Read on Twitter
1/ Me and @jaralaus made a tutorial on how to perform sequential bayes factor testing (using #rstats) to stop a study early in research fields were samples are small and comes with large monetary and ethical costs. https://twitter.com/medrxivpreprint/status/1306989332994101253?s=20 Below, a thread:
2/ The tutorial are primarily inspired by the excellent paper by @nicebread303, @EJWagenmakers and more: https://osf.io/kf5q9/ . However, our target audience is the field of molecular imaging research where BF hypothesis testing is rare (<- understatement).
3/ We therefore put a lot of focus on explaining the basics, mostly use conventional/default settings, look at two-sample and a paired design, and generally try to make it relevant for a molecular imaging setting.

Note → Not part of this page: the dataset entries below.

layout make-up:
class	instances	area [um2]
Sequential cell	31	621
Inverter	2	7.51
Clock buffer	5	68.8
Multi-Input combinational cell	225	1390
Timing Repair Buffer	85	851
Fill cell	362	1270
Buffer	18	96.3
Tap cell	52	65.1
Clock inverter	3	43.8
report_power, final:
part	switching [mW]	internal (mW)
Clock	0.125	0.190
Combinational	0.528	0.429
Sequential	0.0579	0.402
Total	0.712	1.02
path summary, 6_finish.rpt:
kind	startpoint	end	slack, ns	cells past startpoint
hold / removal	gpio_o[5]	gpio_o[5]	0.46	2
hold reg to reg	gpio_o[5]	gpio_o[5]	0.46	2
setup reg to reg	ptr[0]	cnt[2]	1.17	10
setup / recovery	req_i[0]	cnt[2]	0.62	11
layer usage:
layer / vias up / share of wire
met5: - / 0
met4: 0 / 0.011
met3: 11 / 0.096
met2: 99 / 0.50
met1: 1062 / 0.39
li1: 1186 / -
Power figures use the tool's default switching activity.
**src/rtl/motor_drive_ctrl_if.sv**
```systemverilog
// Command channel into the motor drive controller: direction, speed and run length
// under a valid/ready handshake; master drives commands, slave returns ready.
interface motor_drive_ctrl_if #(
  parameter int PWM_W = 8,
  parameter int DUR_W = 16
);
  logic             cmd_valid;
  logic             cmd_ready;
  logic [2:0]       cmd_dir;
  logic [PWM_W-1:0] cmd_speed;
  logic [DUR_W-1:0] cmd_dur;

  modport master (output cmd_valid, output cmd_dir, output cmd_speed, output cmd_dur,
                  input  cmd_ready);
  modport slave  (input  cmd_valid, input  cmd_dir, input  cmd_speed, input  cmd_dur,
                  output cmd_ready);
endinterface

```
**src/rtl/motor_drive_ctrl.sv**
```systemverilog
// Two-motor H-bridge drive: PWM speed, coast gap on direction change, optional timed run with done pulse.
// Outputs registered, commands take effect right after the accept edge; cmd_ready drops only while coasting in DEAD.
module motor_drive_ctrl #(
  parameter int PWM_W       = 8,
  parameter int PWM_DIV     = 390,
  parameter int TICK_DIV    = 100000,
  parameter int DUR_W       = 16,
  parameter int DEAD_CYCLES = 100000
) (
  input  logic              CLK100MHZ,
  input  logic              rst,
  motor_drive_ctrl_if.slave cmd,
  output logic [3:0]        motor,
  output logic              busy,
  output logic              done
);
  localparam int PSC_W  = (PWM_DIV > 1)     ? $clog2(PWM_DIV)     : 1;
  localparam int TICK_W = (TICK_DIV > 1)    ? $clog2(TICK_DIV)    : 1;
  localparam int DEAD_W = (DEAD_CYCLES > 1) ? $clog2(DEAD_CYCLES) : 1;
  localparam logic [PSC_W-1:0]  PSC_MAX  = PSC_W'(PWM_DIV - 1);
  localparam logic [TICK_W-1:0] TICK_MAX = TICK_W'(TICK_DIV - 1);
  localparam logic [DEAD_W-1:0] DEAD_MAX = DEAD_W'(DEAD_CYCLES - 1);

  localparam logic [3:0] PAT_BRAKE = 4'b1111;
  localparam logic [3:0] PAT_COAST = 4'b0000;

  typedef enum logic [1:0] {IDLE, DEAD, RUN} state_t;

  state_t             state, state_nxt;
  logic [3:0]         pat, pat_nxt;
  logic [3:0]         idle_pat, idle_pat_nxt;
  logic [PWM_W-1:0]   speed, speed_nxt;
  logic [DUR_W-1:0]   dur_cnt, dur_nxt;
  logic [PSC_W-1:0]   psc, psc_nxt;
  logic [PWM_W-1:0]   pwm_cnt, pwm_nxt;
  logic [TICK_W-1:0]  tick, tick_nxt;
  logic [DEAD_W-1:0]  dead_cnt, dead_nxt;
  logic [3:0]         motor_nxt;
  logic               busy_nxt, done_nxt;
  logic               accept, is_drive, restart;
  logic [3:0]         drive_pat;

  assign cmd.cmd_ready = (state != DEAD);

  always_comb begin
    state_nxt    = state;
    pat_nxt      = pat;
    idle_pat_nxt = idle_pat;
    speed_nxt    = speed;
    dur_nxt      = dur_cnt;
    psc_nxt      = psc;
    pwm_nxt      = pwm_cnt;
    tick_nxt     = tick;
    dead_nxt     = dead_cnt;
    done_nxt     = 1'b0;
    restart      = 1'b0;
    accept       = cmd.cmd_valid && cmd.cmd_ready;
    is_drive     = 1'b1;
    drive_pat    = PAT_COAST;

    case (cmd.cmd_dir)
      3'b000:  drive_pat = 4'b1001;
      3'b001:  drive_pat = 4'b0110;
      3'b100:  drive_pat = 4'b0101;
      3'b101:  drive_pat = 4'b1010;
      default: is_drive  = 1'b0;
    endcase

    case (state)
      RUN: begin
        if (psc == PSC_MAX) begin
          psc_nxt = '0;
          pwm_nxt = pwm_cnt + 1'b1;
        end else begin
          psc_nxt = psc + 1'b1;
        end
        if (tick == TICK_MAX) begin
          tick_nxt = '0;
          if (dur_cnt == DUR_W'(1)) begin
            dur_nxt      = '0;
            state_nxt    = IDLE;
            idle_pat_nxt = PAT_BRAKE;
            done_nxt     = 1'b1;
          end else if (dur_cnt != '0) begin
            dur_nxt = dur_cnt - 1'b1;
          end
        end else begin
          tick_nxt = tick + 1'b1;
        end
      end
      DEAD: begin
        if (dead_cnt == DEAD_MAX) begin
          state_nxt = RUN;
          restart   = 1'b1;
        end else begin
          dead_nxt = dead_cnt + 1'b1;
        end
      end
      default: ;
    endcase

    // An accepted command overrides whatever the expiry path decided this cycle.
    if (accept) begin
      done_nxt = 1'b0;
      if (cmd.cmd_dir == 3'b010 || cmd.cmd_dir == 3'b011) begin
        state_nxt    = IDLE;
        idle_pat_nxt = (cmd.cmd_dir == 3'b010) ? PAT_BRAKE : PAT_COAST;
      end else if (is_drive) begin
        speed_nxt = cmd.cmd_speed;
        dur_nxt   = cmd.cmd_dur;
        pat_nxt   = drive_pat;
        if (state == RUN && pat == drive_pat) begin
          state_nxt = RUN;
        end else if (state == RUN) begin
          state_nxt = DEAD;
          dead_nxt  = '0;
        end else begin
          state_nxt = RUN;
          restart   = 1'b1;
        end
      end else if (state == RUN) begin
        state_nxt = RUN;
        speed_nxt = cmd.cmd_speed;
        dur_nxt   = cmd.cmd_dur;
      end
    end

    if (restart) begin
      psc_nxt  = '0;
      pwm_nxt  = '0;
      tick_nxt = '0;
    end

    case (state_nxt)
      RUN:     motor_nxt = (pwm_nxt < speed_nxt) ? pat_nxt : PAT_COAST;
      DEAD:    motor_nxt = PAT_COAST;
      default: motor_nxt = idle_pat_nxt;
    endcase
    busy_nxt = (state_nxt != IDLE);
  end

  always_ff @(posedge CLK100MHZ) begin
    if (rst) begin
      state    <= IDLE;
      pat      <= PAT_COAST;
      idle_pat <= PAT_BRAKE;
      speed    <= '0;
      dur_cnt  <= '0;
      psc      <= '0;
      pwm_cnt  <= '0;
      tick     <= '0;
      dead_cnt <= '0;
      motor    <= PAT_BRAKE;
      busy     <= 1'b0;
      done     <= 1'b0;
    end else begin
      state    <= state_nxt;
      pat      <= pat_nxt;
      idle_pat <= idle_pat_nxt;
      speed    <= speed_nxt;
      dur_cnt  <= dur_nxt;
      psc      <= psc_nxt;
      pwm_cnt  <= pwm_nxt;
      tick     <= tick_nxt;
      dead_cnt <= dead_nxt;
      motor    <= motor_nxt;
      busy     <= busy_nxt;
      done     <= done_nxt;
    end
  end
endmodule

```
**src/flat_wrapper.sv**
```systemverilog
// flat-port wrapper written by rule: the top's interface ports become plain ports
module motor_drive_ctrl_flat 
#(
  parameter int PWM_W       = 8,
  parameter int PWM_DIV     = 390,
  parameter int TICK_DIV    = 100000,
  parameter int DUR_W       = 16,
  parameter int DEAD_CYCLES = 100000
)
  (CLK100MHZ, rst, motor, busy, done, cmd_cmd_valid, cmd_cmd_dir, cmd_cmd_speed, cmd_cmd_dur, cmd_cmd_ready);
  motor_drive_ctrl_if #(.PWM_W(PWM_W), .DUR_W(DUR_W)) cmd_i ();
  input  logic CLK100MHZ;
  input  logic rst;
  output logic [3:0] motor;
  output logic busy;
  output logic done;
  input wire logic [$bits(cmd_i.cmd_valid)-1:0] cmd_cmd_valid;
  input wire logic [$bits(cmd_i.cmd_dir)-1:0] cmd_cmd_dir;
  input wire logic [$bits(cmd_i.cmd_speed)-1:0] cmd_cmd_speed;
  input wire logic [$bits(cmd_i.cmd_dur)-1:0] cmd_cmd_dur;
  output wire logic [$bits(cmd_i.cmd_ready)-1:0] cmd_cmd_ready;
  assign cmd_i.cmd_valid = cmd_cmd_valid;
  assign cmd_i.cmd_dir = cmd_cmd_dir;
  assign cmd_i.cmd_speed = cmd_cmd_speed;
  assign cmd_i.cmd_dur = cmd_cmd_dur;
  assign cmd_cmd_ready = cmd_i.cmd_ready;
  motor_drive_ctrl #(.PWM_W(PWM_W), .PWM_DIV(PWM_DIV), .TICK_DIV(TICK_DIV), .DUR_W(DUR_W), .DEAD_CYCLES(DEAD_CYCLES)) u_core (.CLK100MHZ(CLK100MHZ), .rst(rst), .cmd(cmd_i), .motor(motor), .busy(busy), .done(done));
endmodule
```
**config.mk**
```make
export PLATFORM = sky130hd
export DESIGN_NAME = motor_drive_ctrl_flat
export DESIGN_NICKNAME = d
export VERILOG_FILES = /design/src/rtl/motor_drive_ctrl_if.sv /design/src/rtl/motor_drive_ctrl.sv /design/src/flat_wrapper.sv
export SDC_FILE = /design/constraint.sdc
export NUM_CORES = 1
export LEC_CHECK = 0
export ABC_AREA = 1
export CORE_ASPECT_RATIO = 1.2
export CORE_MARGIN = 2
export CORE_UTILIZATION = 49
export CTS_BUF_LIST = sky130_fd_sc_hd__clkbuf_4 sky130_fd_sc_hd__clkbuf_8
export CTS_CLUSTER_SIZE = 10
export DETAILED_ROUTE_END_ITERATION = 10
export PLACE_DENSITY_LB_ADDON = 0.12
export SETUP_SLACK_MARGIN = 0.05
export SKIP_LAST_GASP = 1
export SLEW_MARGIN = 20
export SYNTH_ARGS = -nofsm -noshare
export SYNTH_HDL_FRONTEND = slang
export SYNTH_SLANG_ARGS = --single-unit
export TNS_END_PERCENT = 10
```
**constraint.sdc**
```tcl
create_clock -name CLK100MHZ -period 2.5 [get_ports CLK100MHZ]
set_input_delay 0.375 -clock CLK100MHZ [delete_from_list [all_inputs] [get_ports CLK100MHZ]]
set_output_delay 0.375 -clock CLK100MHZ [all_outputs]
set_load 0.02 [all_outputs]
```
# After elaboration in Yosys (flattened, before gate mapping)
# Index checks and enable logic that the tools add are counted.
word_totals:
  in_bits: 30
  regBits: 91
op_classes:
  n_mux: 55
  add_sub_neg: 5
  reduce_logical: 9
  n_eq_ne: 15
  order_cmp: 1
  bitwise_logic: 2
ops:
  columns: ["cell", "n"]
  rows:
  - ["17-bit 2-to-1 mux", 8]
  - ["16-bit 2-to-1 mux", 8]
  - ["8-bit 2-to-1 mux", 7]
  - ["4-bit 2-to-1 mux", 10]
  - ["17-bit by 1-bit adder with 17-bit output (second input constant)", 2]
  - ["17-bit == test (second input constant)", 2]
  - ["2-bit 2-to-1 mux", 9]
  - ["16-bit by 1-bit == test with 1-bit output (second input constant)", 1]
  - ["4-bit one-hot mux with 4 select lines", 1]
  - ["16-bit nonzero test", 1]
  - ["16-bit by 1-bit subtractor with 16-bit output (second input constant)", 1]
  - ["9-bit by 1-bit adder with 9-bit output (second input constant)", 1]
  - ["9-bit == test (second input constant)", 1]
  - ["1-bit 2-to-1 mux", 9]
  - ["9-bit 2-to-1 mux", 1]
  - ["8-bit by 1-bit adder with 8-bit output (second input constant)", 1]
  - ["8-bit < comparator", 1]
  - ["4-bit one-hot mux with 2 select lines", 1]
  - ["4-bit OR reduction", 2]
  - ["3-bit by 2-bit == test with 1-bit output (second input constant)", 2]
  - ["3-bit == test (second input constant)", 2]
  - ["2-bit by 1-bit == test with 1-bit output (second input constant)", 2]
  - ["2-bit == test (second input constant)", 2]
  - ["4-bit == test", 1]
  - ["other kinds (9)", 11]

# Logic depth before layout (Yosys ltp)
# Gate-level depths: netlist of run 1.
logic_depth:
  word_depth: 12
  ltp_mapped: 18
  ltp_nobuf: 18

# Worst setup path after synthesis of run 1
# No wires, ideal clock.
synth_path:
  path_type: "register to register"
  start: "reg u_core.state[1]"
  end: "reg u_core.motor[0]"
  path_slack_ns: -0.088
  stages_incl_launch_ff: 18
  arrival_ns: 2.529
  setup_time_ns: 0.059
  path_cell_list: "dfxtp_1 inv_1 ha_1 inv_2 nand2_4 nor2_4 inv_1 or2_1 nand2_2 inv_1 nand3_1 inv_1 ha_1 a21oi_1 nor2_1 a211oi_1 nand3_1 nand2_1"
synth_rtl:
  columns: ["element", "line_no", "text"]
  rows:
  - ["from (decl)", "motor_drive_ctrl.sv:29", "state_t state, state_nxt;"]
  - ["from (signal assigned)", "motor_drive_ctrl.sv:157", "state <= state_nxt;"]
  - ["2-bit by 1-bit != test with 1-bit output", "motor_drive_ctrl.sv:43", "assign cmd.cmd_ready = (state != DEAD);"]
  - ["via cmd_cmd_ready", "flat_wrapper.sv:21", "output wire logic [$bits(cmd_i.cmd_ready)-1:0] cmd_cmd_ready;"]
  - ["1-bit logical AND", "motor_drive_ctrl.sv:57", "accept = cmd.cmd_valid && cmd.cmd_ready;"]
  - ["1-bit 2-to-1 mux", "motor_drive_ctrl.sv:103", "if (accept) begin"]
  - ["8-bit 2-to-1 mux", "motor_drive_ctrl.sv:128", "if (restart) begin"]
  - ["via u_core.pwm_nxt[5]", "motor_drive_ctrl.sv:35", "logic [PWM_W-1:0] pwm_cnt, pwm_nxt;"]
  - ["8-bit < comparator", "motor_drive_ctrl.sv:135", "RUN: motor_nxt = (pwm_nxt < speed_nxt) ? pat_nxt : PAT_COAST;"]
  - ["4-bit 2-to-1 mux", "motor_drive_ctrl.sv:135", null]
  - ["4-bit one-hot mux with 2 select lines", "motor_drive_ctrl.sv:134", "case (state_nxt)"]
  - ["to (signal assigned)", "motor_drive_ctrl.sv:166", "motor <= motor_nxt;"]
  - ["to (decl)", "motor_drive_ctrl.sv:13", "output logic [3:0] motor,"]
# The timed path passes the listed nets, and every way through them passes these cells.
# A chain may end at the register's enable or synchronous reset.

# Worst setup path in the final report of run 1
layout_path:
  start: "reg u_core.state[0]"
  end: "reg u_core.motor[0]"
layout_via:
  elab_chain_len: 11
layout_rtl:
  columns: ["element", "line_no", "text"]
  rows:
  - ["2-bit by 1-bit == test with 1-bit output", "motor_drive_ctrl.sv:69", "case (state)"]
  - ["1-bit 2-to-1 mux", "motor_drive_ctrl.sv:69", null]
  - ["1-bit 2-to-1 mux", "motor_drive_ctrl.sv:114", "end else if (state == RUN) begin"]
  - ["1-bit 2-to-1 mux", "motor_drive_ctrl.sv:112", "if (state == RUN && pat == drive_pat) begin"]
  - ["1-bit 2-to-1 mux", "motor_drive_ctrl.sv:108", "end else if (is_drive) begin"]
  - ["1-bit 2-to-1 mux", "motor_drive_ctrl.sv:105", "if (cmd.cmd_dir == 3'b010 || cmd.cmd_dir == 3'b011) begin"]
  - ["1-bit 2-to-1 mux", "motor_drive_ctrl.sv:103", null]
  - ["8-bit 2-to-1 mux *", "motor_drive_ctrl.sv:128", null]
  - ["via u_core.pwm_nxt[5]", "motor_drive_ctrl.sv:35", null]
  - ["8-bit < comparator *", "motor_drive_ctrl.sv:135", null]
  - ["4-bit 2-to-1 mux *", "motor_drive_ctrl.sv:135", null]
  - ["4-bit one-hot mux with 2 select lines *", "motor_drive_ctrl.sv:134", null]
# The timed path passes the listed nets; every way through them passes the cells marked *.

==> results.md, run 1 <==
* Final setup fails at 4
* Clock Sinks at 91
* Peak per-stage delay on the critical path at 0.32 ns
* Wire per inst at 12.9 µm
* Post-synthesis cell type count at 47
* Wl on met1 at 5.92 mm
* First-pass GRT wire length at 21.2 mm
* Metal2 WL at 6.03 mm
* Synth top area cells: dfxtp_1 34%, nand2_1 9.6%, nor2_1 8.3%
* DRT iter0 DRCs at 227
* I/O Pins at 37
* Height of the die at 119 µm
* CP Class: reg2reg
* Non-filler instance count after layout at 973
* Via Count at 5081
* Final setup margin at -0.0796 ns
* Dpl cells at 957
* CTS HTree Levels at 3
* CP Capture Type: register
* First-pass iteration count of the detailed router at 5
* Die area at 11800 µm²
* Power per cell area at 497 nW/µm²
* Final instance area at 6400 µm²
* Largest net degree at the start of global routing at 29
* WP data arrival at 2.89 ns
* Syn Nets at 811
* Worst path cell trace: inv_1 -> ha_4 -> inv_2 -> nor2_1 -> inv_1 -> nor2_2 -> nand3_1 -> nor2_2 -> nand4_1 -> nand3_1 -> inv_1 -> ha_1 -> a21oi_1 -> nor2_1 -> a211oi_2 -> nand3_1 -> nand2_1
* Post-synth EDFFs at 0
* Async set-or-reset flop fraction in the synthesized netlist at 0%
* Fmax at 388 MHz
* Final Hold Fails at 0
* Final ANT Viol Nets at 0
* Clock share of power at 31.6%
* Most used DFF post-synth: dfxtp_1
* Status: complete, but fails checks
* Slowest CP cell: dfxtp_1
* Worst Skew at 0.0118 ns
* Vias in the first global route at 4755
* Register bit count reported by yosys at 91
* Clock transition at path regs at 0.08 ns
* Hold crit path type: reg2reg
* Combinational Power Share at 19.9%
* Synth-to-Final Area Change at 19.2%
* Pins Over Slew Limit at 0
* Die X at 99.6 µm
* Drt total wl at 12.6 mm
* PnR Total Power at 3.18 mW
* Post-place instance area at 6180 µm²
* Top sig layer: met4
* Max FO, Critical Path at 4
* Fin crit share at 103%
* DP Worst Slack at -0.190 ns
* Net Sw Power at 929 µW
* Max-Cap Viols at 0
* Top cell type's share of synthesized area at 33.9%
* Relative slew slack at 67.3%
* Avg Cell Area, Syn at 7.06 µm²
* Gr usage total at 21.7%
* Sw Ratio at 29.2%
* Sequential power share at 48.5%
* Rows at 41
* RSZ-0062 raised after global routing: yes
* CTS root buf: clkbuf_8
* GP Congestion at 0.891
* IO Port Bufs at 36
* Critical Path RT at 2.81 ns
* Seq/Total Area, Yosys at 33.9%
* Peak supply drop at 374 µV
* Initial Util at 50.6%
* Clock latency on the worst-skew pair at 0.37 ns
* Mapped Area at 5370 µm²
* Worst-margin pin slew at 0.490 ns
* Clock tree buffer depth at 2
* Final setup TNS at -0.263 ns
* Hpwl dp at 9.41 mm
* Metal3 WL at 461 µm
* Cells after Synth at 761
* Initial antenna violation count at 0
* Layout cells sized above 1 at 13.9%
* Ys Warns at 0
* Leak Pwr at 2.64 nW
* Total congestion overflow at 0
* Core area at 10600 µm²
* CTS tree: built
* CP startpoint kind: register
* Minimum clock period at 2.58 ns
* Diode count at 0
* Failing checks: setup timing
* DR vias/cell at 5.22
* Top cell type by total area after synthesis: dfxtp_1
* Residual DRC count at 0
* Int Pwr at 2.25 mW
* Post-layout nets at 890
* Inserted Clock Buffers at 9
-- path summary, 6_finish.rpt --
kind / startpoint / endpoint / slack [ns] / depth (start not counted)
worst max-delay path: u_core.state[0] / u_core.motor[0] / -0.08 / 17
worst min-delay path: u_core.tick[1] / u_core.tick[1] / 0.49 / 2
worst min register to register: u_core.tick[1] / u_core.tick[1] / 0.49 / 2
worst max register to register: u_core.state[0] / u_core.motor[0] / -0.08 / 17
-- cell families after synthesis --
family / share of synthesized area [%]
simple gates: 34.8
compound gates: 10.3
buf+inv: 7.15
flops: 33.9
xor+xnor: 7.50
fa+ha+maj: 4.66
mux: 1.70
-- cells in the final DEF (no fill, tap or decap), types with 10 or more instances in the layout --
cell type / netlist / layout
o21ai_0: 29 / 29
nor3_1: 19 / 19
nor2_1: 119 / 117
nand3_1: 41 / 41
nor4_1: 11 / 10
buf_4: 2 / 49
nand2_1: 138 / 138
dfxtp_1: 91 / 91
clkdlybuf4s50_1: 0 / 36
nand4_1: 27 / 27
inv_1: 70 / 70
xor2_1: 37 / 36
a21oi_1: 54 / 54
ha_1: 20 / 18
-- per-layer routing --
| layer | track usage, % | vias up |
|---|---|---|
| li1 | - | 2657 |
| met1 | 28.5 | 2309 |
| met2 | 36.7 | 98 |
| met3 | 3.08 | 17 |
| met4 | 6.59 | 0 |
| met5 | 0 | - |
-- layout make-up --
cell class / count / area (µm²)
fillers: 1012 / 4220
inverters: 80 / 303
repair buffers: 85 / 728
multi-input cells: 573 / 3200
well taps: 129 / 161
clock inverters: 3 / 40.0
clock buffers: 12 / 146
flip-flops and latches: 91 / 1820
-- synth_stat cells (4+ instances only) --
master and n:
nand2_1 138, nor2_1 119, dfxtp_1 91, inv_1 70
a21oi_1 54, nand3_1 41, xor2_1 37, o21ai_0 29
nand4_1 27, ha_1 20, nor3_1 19, nor4_1 11
clkbuf_1 10, inv_2 9, xnor2_1 9, mux2i_1 8
nand2_2 7, nor2_2 6, buf_2 4, nor2_4 4
nor3_2 4
-- stage by stage --
step / utilization, % / hold slack [ns]
finish: 60.3 / 0.493
CTS: 60.1 / 0.495
detailed placement: 58.2 / 0.482
global route: 60.3 / 0.536
global placement: 58.2 / 0.471
floorplan: - / 0.458
-- power by group through the flow --
stage / Combinational, mW / Clock [mW] / Sequential, mW
floorplan: 0.404 / 0 / 1.58
global placement: 0.619 / 0 / 1.57
detailed placement: 0.630 / 0 / 1.57
CTS: 0.635 / 1.03 / 1.54
global route: 0.711 / 1.09 / 1.55
finish: 0.634 / 1.00 / 1.54
-- registers in the layout (all words and copies together) (netlist names) --
signal / flops
u_core.idle_pat: 4
u_core.dead_cnt: 17
u_core.tick: 17
u_core.done: 1
u_core.dur_cnt: 16
u_core.motor: 4
u_core.speed: 8
u_core.pat: 4
u_core.psc: 9
u_core.pwm_cnt: 8
u_core.state: 2
u_core.busy: 1
-- critical path, delay by kind of cell, from the launching register on --
family,cells,cell delay [ns]
AOI/OAI and AO/OA,2,0.44
adders and majority gates,2,0.49
buffers and inverters,4,0.29
DFF,1,0.32
and+or+nand+nor,9,1.00
-- timing repair --
| action | in CTS | in global routing |
|---|---|---|
| endpoints found under the hold margin | 0 | 0 |
| pin swaps | 2 | 1 |
| setup endpoints to repair | 4 | 4 |
| cloned | 0 | 0 |
| hold buffers | 0 | 0 |
| gates resized for setup | 1 | 4 |
| setup buffers | 1 | 0 |
No activity file was read; power rests on OpenSTA's default activity.
==> inputs of run 2 (changes only) <==
Settings changed: CORE_MARGIN 2 to 3, GPL_TIMING_DRIVEN set to 0.
==> run 2 against run 1 <==
Compared with the run above: the flow still finishes with violations (setup timing); register-to-register slack lost 0.07 ns; combinational power shrank 3%; die area grew 3.7%; critical path depth shrank 5; sequential share of layout area grew 0.50 points; maximum frequency shrank 2.7%; non-clock buffer count shrank 24.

4/ We start with slowly boiling the frog, showing how to stop only in favour of the alternative hypothesis, and benchmark everything against the one and only way inference is made in the field today: the classical fixed N NHST.
5/ We then turn up the heat and introduce stopping for H0 as well. For small samples it can be difficult to obtain support for H0 with a two-tailed "default" H1. We instead make a strong recommendation of going one-tailed, based partly on this thread: https://twitter.com/ppsigray/status/1219698711212806144?s=20
6/ By introducing early stop in favor of H0, our hope is that more researchers will be able to abort expensive studies of null or near null-effects. Thus, reducing temptations to commit QRPs (hopefully…), and allowing for reallocation of resources.
7/ In our field, we will likely always have to pick a fixed max N, even for a seq-design, due to ethical and radiation safety issues. This is interesting, because when you set a maximum N, it’s easy to pick settings that allow for *exact* control over false positive errors.
(8/ Well I say “exact”, but the settings are still estimated from simulations. If anybody knows of an analytical approximation/solution to this, I’ve would be more than happy for pointers because we have not been able to find any.)
9/ E.g., with a max possible N=30/group (start seq-testing at N=12/group), a stop threshold of 4.25 will keep the false positive rate at 5%. With a higher N-max, the BF threshold needs to increase (and eventually reach an asymptote); and with a lower N-max, it decreases.
10/ Why 5%? Well, it is what it is: I have yet seen a non-SPM paper in clinical molecular imaging that used a different threshold for false positives… But the code can be modified to find the threshold for whatever false positive rate your heart desires. https://github.com/pontusps/Early_stopping_in_PET
11/ Depending on the true effect size, you will lose some “power” (not more than 10%) using this procedure, compared to fixed N NHST, but on the other hand you are allowed to peak at data after the inclusion of e.g. each case-control pair and can save some resources!
12/ We show this by applying what we learned to a real positron emission tomography dataset and see that we could have stopped at 27 subj/group instead of the full 40/group. Since it’s not unusual for single research PET scan to cost around 50k Euro, that’s a lot of money…
13/ Perhaps weird to discuss “power/error control” when it comes to BF, and many would likely think this is a silly use of the metric. But we think it makes sense when planning to perform a study with seq BF, and it’s a nice gateway for a field that only heard about NHST.
14/14 We would love to get some feedback, @EJWagenmakers, @nicebread303, @JeffRouder, @richarddmorey, given time and interest of-course. Maybe also of interest to @TurkuPETCentre, @dsquintana?